|My pretty Mom removing sequins from the skirt pieces in preparation for sewing up the skirt.|
As I had never sewn with sequins before, I did some research. There are a few rules when sewing sequined fabric:
1. you MUST remove all the sequins from the seam line and the seam allowance- this means clipping each sequin off on every seam allowance, and if you aren't lucky, you'll have to hand stitch the sequins that border the seam lines in place so they don't fall off.
Well, I guess there is only one rule. It's a pretty darn big rule.
Luckily, our sequined fabric had individually sewn sequins- which means that no handstiching sequins in place afterward. BUT since we had to remove the sequins in the seam line, and even more past the seam line, my mom is going to have to fill in all the blank spots around the seam lines:
See the blank spots on the back darts of the dress? I had to remove all those when I sewed in those darts, and now my mom has to go in and fill all that space in. Yes, sewing with sequins is hard, but it is GORGE.

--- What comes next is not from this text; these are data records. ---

### config.mk
export PLATFORM = sky130hd
export DESIGN_NAME = rx_pkt_filter
export DESIGN_NICKNAME = d
export VERILOG_FILES = /design/src/rtl/rxf_pkg.sv /design/src/rtl/rxf_crc16.sv /design/src/rtl/rxf_wptr.sv /design/src/rtl/rxf_ctrl.sv /design/src/rtl/rx_pkt_filter.sv
export SDC_FILE = /design/constraint.sdc
export NUM_CORES = 1
export LEC_CHECK = 0
export ABC_AREA = 1
export BUFFER_PORTS_ARGS = -buffer_cell sky130_fd_sc_hd__buf_2
export CAP_MARGIN = 10
export CELL_PAD_IN_SITES_DETAIL_PLACEMENT = 0
export CELL_PAD_IN_SITES_GLOBAL_PLACEMENT = 1
export CORE_MARGIN = 1
export CORE_UTILIZATION = 37
export DETAILED_ROUTE_END_ITERATION = 6
export PLACE_DENSITY = 0.79
export SYNTH_ARGS = -nofsm -noshare
export SYNTH_HDL_FRONTEND = slang
export SYNTH_HIERARCHICAL = 1
export SYNTH_SLANG_ARGS = --single-unit
### constraint.sdc
create_clock -name clk_i -period 1.9 [get_ports clk_i]
set_clock_uncertainty 0.05 [all_clocks]
set_input_delay 0.38 -clock clk_i [delete_from_list [all_inputs] [get_ports clk_i]]
set_output_delay 0.38 -clock clk_i [all_outputs]
set_load 0.02 [all_outputs]
### config.mk
export PLATFORM = sky130hd
export DESIGN_NAME = bus_hold_arb
export DESIGN_NICKNAME = d
export VERILOG_FILES = /design/src/rtl/hold_pkg.sv /design/src/rtl/hold_sync.sv /design/src/rtl/hold_fsm.sv /design/src/rtl/hold_outputs.sv /design/src/rtl/bus_hold_arb.sv
export SDC_FILE = /design/constraint.sdc
export NUM_CORES = 1
export LEC_CHECK = 0
export ABC_AREA = 1
export BUFFER_PORTS_ARGS = -buffer_cell sky130_fd_sc_hd__buf_2
export CORE_AREA = 10 10 47 49
export DETAILED_ROUTE_END_ITERATION = 7
export DIE_AREA = 0 0 57 59
export SLEW_MARGIN = 20
export SYNTH_ARGS = -nofsm -noshare
export SYNTH_HDL_FRONTEND = slang
export SYNTH_SLANG_ARGS = --single-unit
### constraint.sdc
create_clock -name clk_i -period 0.8 [get_ports clk_i]
set_input_delay 0.2 -clock clk_i [delete_from_list [all_inputs] [get_ports clk_i]]
set_output_delay 0.2 -clock clk_i [all_outputs]
set_load 0.005 [all_outputs]
### src/rtl/hold_pkg.sv
package hold_pkg;
  typedef enum logic [1:0] {
    ST_OWN    = 2'd0,
    ST_DRAIN  = 2'd1,
    ST_GRANT  = 2'd2,
    ST_RETURN = 2'd3
  } hold_state_e;
endpackage

### src/rtl/hold_sync.sv
module hold_sync #(
  parameter int STAGES = 2
) (
  input  logic clk_i,
  input  logic rst_ni,
  input  logic d_i,
  output logic q_o
);
  logic [STAGES-1:0] chain_q;

  generate
    if (STAGES == 1) begin : g_one
      always_ff @(posedge clk_i or negedge rst_ni) begin
        if (!rst_ni) chain_q <= '0;
        else         chain_q <= d_i;
      end
    end else begin : g_many
      always_ff @(posedge clk_i or negedge rst_ni) begin
        if (!rst_ni) chain_q <= '0;
        else         chain_q <= {chain_q[STAGES-2:0], d_i};
      end
    end
  endgenerate

  assign q_o = chain_q[STAGES-1];
endmodule

### src/rtl/hold_fsm.sv
module hold_fsm
  import hold_pkg::*;
#(
  parameter int REARM_GAP = 1
) (
  input  logic        clk_i,
  input  logic        rst_ni,
  input  logic        hold_s_i,
  input  logic        cyc_busy_i,
  input  logic        cyc_end_i,
  output hold_state_e state_o
);
  localparam int CNT_W = (REARM_GAP > 1) ? $clog2(REARM_GAP) : 1;
  localparam logic [CNT_W-1:0] GAP_LAST = CNT_W'(REARM_GAP - 1);

  hold_state_e state_q, state_d;
  logic [CNT_W-1:0] gap_q, gap_d;
  logic bus_free;

  // bus is free if nothing runs or the running cycle ends now
  assign bus_free = !cyc_busy_i || cyc_end_i;

  always_comb begin
    state_d = state_q;
    gap_d   = gap_q;
    unique case (state_q)
      ST_OWN: begin
        if (hold_s_i) state_d = bus_free ? ST_GRANT : ST_DRAIN;
      end
      ST_DRAIN: begin
        if (!hold_s_i)     state_d = ST_OWN;
        else if (bus_free) state_d = ST_GRANT;
      end
      ST_GRANT: begin
        if (!hold_s_i) begin
          state_d = ST_RETURN;
          gap_d   = '0;
        end
      end
      ST_RETURN: begin
        if (gap_q == GAP_LAST) state_d = ST_OWN;
        else                   gap_d   = gap_q + 1'b1;
      end
      default: state_d = ST_OWN;
    endcase
  end

  always_ff @(posedge clk_i or negedge rst_ni) begin
    if (!rst_ni) begin
      state_q <= ST_OWN;
      gap_q   <= '0;
    end else begin
      state_q <= state_d;
      gap_q   <= gap_d;
    end
  end

  assign state_o = state_q;

  a_r4_grant_at_cycle_end: assert property (@(posedge clk_i) disable iff (!rst_ni)
    (state_q == ST_GRANT && $past(state_q) != ST_GRANT) |-> $past(!cyc_busy_i || cyc_end_i));
  a_r3_grant_needs_request: assert property (@(posedge clk_i) disable iff (!rst_ni)
    (state_q == ST_GRANT && $past(state_q) != ST_GRANT) |-> $past(hold_s_i));
  a_r7_release_after_drop: assert property (@(posedge clk_i) disable iff (!rst_ni)
    (state_q == ST_RETURN && $past(state_q) == ST_GRANT) |-> $past(!hold_s_i));
endmodule

### src/rtl/hold_outputs.sv
module hold_outputs
  import hold_pkg::*;
(
  input  hold_state_e state_i,
  input  logic        hold_s_i,
  output logic        hlda_o,
  output logic        float_o,
  output logic        ale_block_o,
  output logic        stall_o
);
  always_comb begin
    hlda_o      = (state_i == ST_GRANT);
    float_o     = (state_i == ST_GRANT) || (state_i == ST_RETURN);
    ale_block_o = float_o;
    stall_o     = hold_s_i || (state_i != ST_OWN);
  end
endmodule
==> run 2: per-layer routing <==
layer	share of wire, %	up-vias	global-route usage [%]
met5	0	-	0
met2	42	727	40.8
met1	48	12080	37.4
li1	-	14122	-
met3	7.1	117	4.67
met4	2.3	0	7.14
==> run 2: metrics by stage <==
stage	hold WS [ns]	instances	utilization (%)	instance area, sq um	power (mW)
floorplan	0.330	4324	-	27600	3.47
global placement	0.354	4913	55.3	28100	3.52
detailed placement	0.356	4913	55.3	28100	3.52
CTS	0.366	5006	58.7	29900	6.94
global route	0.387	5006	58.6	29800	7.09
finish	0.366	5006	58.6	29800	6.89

oh, another rule I just though of:
2. Use paper scissors when cutting out your sequin fabric. To jack up your nice Gingher scissors while cutting through tiny plastic glittery pieces.
|Cutting out the skirt pieces. Those arches in the pattern are for the godets. More about that later.|
See those wrinkles? Those aren't good. That's where the darts came in. I pinned them in while Live was still wearing it, handed it to my mom to de-sequin, and then sewed the darts up, to get, once again, this image of a perfectly fitting skirt, with darts to boot:
No wrinkles= good. Once the skirt was draped, I pin marked where my seam lines were, and my mom and I continued to de-sequin for what felt like the span of the Lord of the Rings Trilogy (actually we watched a ton of Gilmore Girls to pass the time).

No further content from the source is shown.